<file path="config.mk">
export PLATFORM = sky130hd
export DESIGN_NAME = computef_selftest_ctrl
export DESIGN_NICKNAME = d
export VERILOG_FILES = /design/src/rtl/computef_selftest_ctrl.sv
export SDC_FILE = /design/constraint.sdc
export NUM_CORES = 1
export LEC_CHECK = 0
export BUFFER_PORTS_ARGS = -buffer_cell sky130_fd_sc_hd__buf_2
export CAP_MARGIN = 40
export CORE_MARGIN = 5
export CORE_UTILIZATION = 35
export DETAILED_ROUTE_END_ITERATION = 8
export MAX_ROUTING_LAYER = met4
export SYNTH_ARGS = -nofsm -noshare
export SYNTH_HDL_FRONTEND = slang
export SYNTH_SLANG_ARGS = --single-unit
export TNS_END_PERCENT = 10
</file>
<file path="constraint.sdc">
create_clock -name clk -period 2.2 [get_ports clk]
set_input_delay 0.11 -clock clk [delete_from_list [all_inputs] [get_ports clk]]
set_output_delay 0.11 -clock clk [all_outputs]
set_load 0.01 [all_outputs]
</file>
<file path="src/rtl/computef_selftest_ctrl.sv">
// computef_selftest_ctrl
// Built-in self-test sequencer for the CMOS function block F = ~(A&D | E&(B|C)).
// Walks all 32 input vectors onto the block, holds each for SETTLE_CYCLES,
// samples F for one cycle and compares it with the golden function. Reports
// the mismatch count, the first failing vector and an overall pass flag.
// Vector bit order: [4]=A, [3]=B, [2]=C, [1]=D, [0]=E.

module computef_selftest_ctrl #(
    parameter int unsigned SETTLE_CYCLES = 2
) (
    input  logic       clk,
    input  logic       rst_n,
    input  logic       start,
    input  logic       abort,
    input  logic       f_in,
    output logic [4:0] vec_out,
    output logic       busy,
    output logic       done,
    output logic       pass,
    output logic [5:0] err_count,
    output logic [4:0] first_fail_vec,
    output logic       first_fail_valid
);

    localparam logic [1:0] ST_IDLE   = 2'd0;
    localparam logic [1:0] ST_SETTLE = 2'd1;
    localparam logic [1:0] ST_SAMPLE = 2'd2;
    localparam logic [1:0] ST_DONE   = 2'd3;

    // Counter reload value; SETTLE lasts reload+1 cycles, i.e. SETTLE_CYCLES.
    localparam logic [3:0] SETTLE_RELOAD = 4'(SETTLE_CYCLES - 1);

    logic [1:0] state_q, state_d;
    logic [4:0] vec_q, vec_d;
    logic [3:0] cnt_q, cnt_d;
    logic [5:0] err_q, err_d;
    logic [4:0] ffv_q, ffv_d;
    logic       ffvalid_q, ffvalid_d;

    logic golden;
    logic mismatch;

    // Golden response for the vector currently on the bus; case-inequality
    // makes an undriven or unknown F count as a failure.
    always_comb begin
        golden   = ~((vec_q[4] & vec_q[1]) | (vec_q[0] & (vec_q[3] | vec_q[2])));
        mismatch = (f_in !== golden);
    end

    // Sequencer next-state: start from IDLE/DONE clears results and begins at
    // vector 0; abort while busy returns to IDLE without recording the sample.
    always_comb begin
        state_d   = state_q;
        vec_d     = vec_q;
        cnt_d     = cnt_q;
        err_d     = err_q;
        ffv_d     = ffv_q;
        ffvalid_d = ffvalid_q;
        case (state_q)
            ST_IDLE, ST_DONE: begin
                if (start) begin
                    state_d   = ST_SETTLE;
                    vec_d     = 5'd0;
                    cnt_d     = SETTLE_RELOAD;
                    err_d     = 6'd0;
                    ffv_d     = 5'd0;
                    ffvalid_d = 1'b0;
                end
            end
            ST_SETTLE: begin
                if (abort) begin
                    state_d = ST_IDLE;
                end else if (cnt_q == 4'd0) begin
                    state_d = ST_SAMPLE;
                end else begin
                    cnt_d = cnt_q - 4'd1;
                end
            end
            ST_SAMPLE: begin
                if (abort) begin
                    state_d = ST_IDLE;
                end else begin
                    if (mismatch) begin
                        err_d = err_q + 6'd1;
                        if (!ffvalid_q) begin
                            ffv_d     = vec_q;
                            ffvalid_d = 1'b1;
                        end
                    end
                    if (vec_q == 5'd31) begin
                        state_d = ST_DONE;
                    end else begin
                        vec_d   = vec_q + 5'd1;
                        cnt_d   = SETTLE_RELOAD;
                        state_d = ST_SETTLE;
                    end
                end
            end
            default: begin
                state_d = ST_IDLE;
            end
        endcase
    end

    // State registers; reset discards any run in progress immediately.
    always_ff @(posedge clk or negedge rst_n) begin
        if (!rst_n) begin
            state_q   <= ST_IDLE;
            vec_q     <= 5'd0;
            cnt_q     <= 4'd0;
            err_q     <= 6'd0;
            ffv_q     <= 5'd0;
            ffvalid_q <= 1'b0;
        end else begin
            state_q   <= state_d;
            vec_q     <= vec_d;
            cnt_q     <= cnt_d;
            err_q     <= err_d;
            ffv_q     <= ffv_d;
            ffvalid_q <= ffvalid_d;
        end
    end

    // Outputs decoded from state; the stimulus bus is parked at 0 when idle.
    always_comb begin
        busy             = (state_q == ST_SETTLE) || (state_q == ST_SAMPLE);
        done             = (state_q == ST_DONE);
        pass             = done && (err_q == 6'd0);
        vec_out          = busy ? vec_q : 5'd0;
        err_count        = err_q;
        first_fail_vec   = ffv_q;
        first_fail_valid = ffvalid_q;
    end

endmodule

</file>
==> run summary <==
Status: complete, no violations
Switching Share: 0.408
Number of flops mapped to enable cells by yosys: 0
HP Class: in2reg
Final setup vio count: 0
Gate Count Post-Synth: 159
Least-Margin Pin Slew: 0.540 ns
Placement row count: 23
Die ar.: 5570 um^2
Filler instances: 409
Sequential share of power: 0.343
Seq/Total Area, Yosys: 0.394
Drt wl/cell: 14.7 um
Worst setup path class: reg2reg
Lkg Pwr: 0.834 nW
Iteration-0 DRC Markers: 44
Critical R2R Launch: vec_q[0]$_DFFE_PN0P_
Core area: 4030 um^2
Hold EP: state_q[1]$_DFFE_PN0P_
Multi-input gate area: 788 um^2
Initial core utilization: 0.363
Worst Hold Depth: 2
Worst Path Arrival: 2.26 ns
Die width: 74.6 um
Max frequency: 487 MHz
Startpoint Class: flop
IO buf count: 24
Skew final: 0.00586 ns
Worst reg2reg setup slack: 0.15 ns
Ant. Diodes: 0
Initial antenna violation count: 0
CP Cell Sequence: ha_1, inv_1, nor3_1, ha_1, nand2_1, or4b_4, or3_1, a21oi_1
Share of layout cells above drive strength 1: 0.218
Clock power frac: 0.171
PD cells: 927 nW/um^2
Synthesized area: 1460 um^2
Share of the synthesized area in the top cell type: 0.394
Avg Cell Area, Syn: 9.19 um^2
Maximum buffer depth of the clock tree: 2
Fin. Hold Viols: 0
DP HPWL: 2570 um
Predominant post-synthesis flop cell: dfrtp_1
Total power: 1.59 mW
Tot GR Track Use: 0.137
Tmin final: 2.05 ns
Storage element area: 576 um^2
First-pass GRT wire length: 5780 um
Most frequent CP cell: ha_1
Root buf cell: clkbuf_8
CTS Buf Count: 3
Vias in the first global route: 1244
CTS H-tree depth: 1
Flops & latches, synth: 23
Setup TNS: 0 ns
Max-Cap Viols: 0
Slowest-stage cell, CP: or4b_4
Fin crit share: 0.934
Top Ports: 25
Gr ovfl total: 0
Library cells used by synthesis: 39
Synth area leader: dfrtp_1
Req. time, crit path: 2.40 ns
Fin nets: 203
DRC: 0
CP peak stage delay: 0.48 ns
Cts repair resizes: 0
Clock Latency Late Sink: 0.27 ns
Die Y: 74.6 um
CTS tree: built
Synthesized net count: 173
Async SR Flop Fraction: 1.00
CP endpoint kind: flop
RePlAce Congestion: 0.868
Slew margin rel.: 0.639
Synth area leaders: dfrtp_1, ha_1, mux2i_1
Max FO, Critical Path: 5
HP Start: abort
Worst-path clk slew: 0.09 ns
Comb pwr share: 0.486
DR vias/cell: 5.33
RSZ-0062 raised after global routing: false
Drt pass-1 iters: 4
TritonCTS Sinks: 23
Switching power: 648 uW
Vias: 1269
Pins Over Slew Limit: 0
P_int: 938 uW
Largest net degree at the start of global routing: 24
FF-to-FF path depth: 8
RR Endpoint: cnt_q[2]$_DFFE_PN0P_
Post-synthesis to final-layout area growth: 17.1%
Number of nets with antenna violations after routing: 0
Peak supply drop: 0.455 mV
Synth Warn #: 0
Detailed Route WL: 3490 um
==> Yosys cell counts (all sizes together) (2+ instances only) <==
cell,count
dfrtp,23
inv,15
nand2,15
nor2,11
o21ai,11
ha,9
nand3,8
mux2i,7
a21oi,5
clkbuf,5
nand2b,4
o211ai,4
a22o,3
nor3,3
nor3b,3
o21a,3
o311ai,3
buf,2
nand3b,2
o22a,2
o22ai,2
o31ai,2
or3,2
or4b,2
==> metrics by stage <==
stage	worst slack, ns	std cells	util	area (um^2)	hold slack [ns]
2_1_floorplan	0.123	159	-	1460	-0.186
3_3_place_gp	0.198	233	0.411	1660	0.118
3_5_place_dp	0.175	233	0.411	1660	0.130
4_1_cts	0.143	238	0.425	1710	0.186
5_1_grt	0.0144	238	0.425	1710	0.207
6_report	0.145	238	0.425	1710	0.193
==> critical path, delay by kind of cell, from the launching register on <==
kind,cells,cell delay (ns)
buffers and inverters,1,0.07
flip-flops,1,0.43
AND/OR/NAND/NOR,4,0.94
AO/OA/AOI/OAI,1,0.14
adder cells (fa/ha/maj),2,0.41
==> registers in the layout, indices dropped and copies added, names as in the netlist <==
| register | flops |
|---|---|
| err_count | 6 |
| first_fail_vec | 5 |
| vec_q | 5 |
| cnt_q | 4 |
| state_q | 2 |
| first_fail_valid | 1 |
==> worst max path at each step <==
| stage | start | endpoint | slack [ns] |
|---|---|---|---|
| 5_1_grt | vec_q[0]$_DFFE_PN0P_ | cnt_q[2]$_DFFE_PN0P_ | 0.01 |
| 2_1_floorplan | state_q[0]$_DFFE_PN0P_ | cnt_q[2]$_DFFE_PN0P_ | 0.12 |
| 3_5_place_dp | vec_q[0]$_DFFE_PN0P_ | cnt_q[2]$_DFFE_PN0P_ | 0.18 |
| 3_3_place_gp | vec_q[0]$_DFFE_PN0P_ | cnt_q[2]$_DFFE_PN0P_ | 0.20 |
| 6_report | vec_q[0]$_DFFE_PN0P_ | cnt_q[2]$_DFFE_PN0P_ | 0.15 |
| 4_1_cts | vec_q[0]$_DFFE_PN0P_ | cnt_q[2]$_DFFE_PN0P_ | 0.14 |
==> layer usage <==
layer | part of all wire | global-route usage | vias up | wire length (um)
met5 | 0 | - | - | 0
met4 | 0.0066 | 0.0415 | 0 | 23
met3 | 0.051 | 0.0294 | 4 | 178
met2 | 0.49 | 0.223 | 27 | 1720
met1 | 0.45 | 0.169 | 608 | 1570
li1 | - | - | 630 | -
==> power groups by stage <==
| stage | Combinational (mW) | Clock, mW | Sequential, mW |
|---|---|---|---|
| floorplan | 0.564 | 0 | 0.541 |
| global placement | 0.749 | 0 | 0.548 |
| detailed placement | 0.769 | 0 | 0.554 |
| CTS | 0.773 | 0.279 | 0.546 |
| global route | 0.857 | 0.291 | 0.551 |
| finish | 0.770 | 0.271 | 0.545 |
==> placed cells by master (no fill, tap or decap), types with 2 or more instances in the layout <==
master,n
a21oi_1,5
a22o_1,3
buf_2,24
buf_4,7
clkbuf_8,3
dfrtp_1,23
ha_1,9
inv_1,15
mux2i_1,7
nand2_1,15
nand2b_1,4
nand3_1,8
nand3b_1,2
nor2_1,11
nor3_1,3
nor3b_1,2
o211ai_1,4
o21a_1,3
o21ai_0,11
o22a_1,2
o22ai_1,2
o311ai_0,3
o31ai_1,2
or3_1,2
==> cells by family after synthesis <==
kind of cell,synth area share
mux,0.0479
fa+ha+maj,0.0771
flops,0.394
compound gates,0.193
simple gates,0.221
buf+inv,0.0668
==> final cells by class <==
cell class                 instances  share of cell area
multi-input combinational        114               0.461
sequential                        23               0.336
tap                               50              0.0365
timing repair buffer              32               0.107
clock buffer                       3              0.0241
clock inverter                     1             0.00292
inverter                          15              0.0329
==> repair_timing <==
| action | 4_1_cts | 5_1_grt |
|---|---|---|
| hold buffers | 1 | 0 |
| buffers inserted | 0 | 0 |
| hold endpoints to repair | 23 | 0 |
Note: power is estimated with default switching activity, not from simulation.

★ ★ ★ ★

▶ _EXERCISE INSTRUCTIONS_:
Find the lines in the entries above where "usage" occurs, and copy each of them.

▶ _COMPLETED TASK_:
==> layer usage <==
layer | part of all wire | global-route usage | vias up | wire length (um)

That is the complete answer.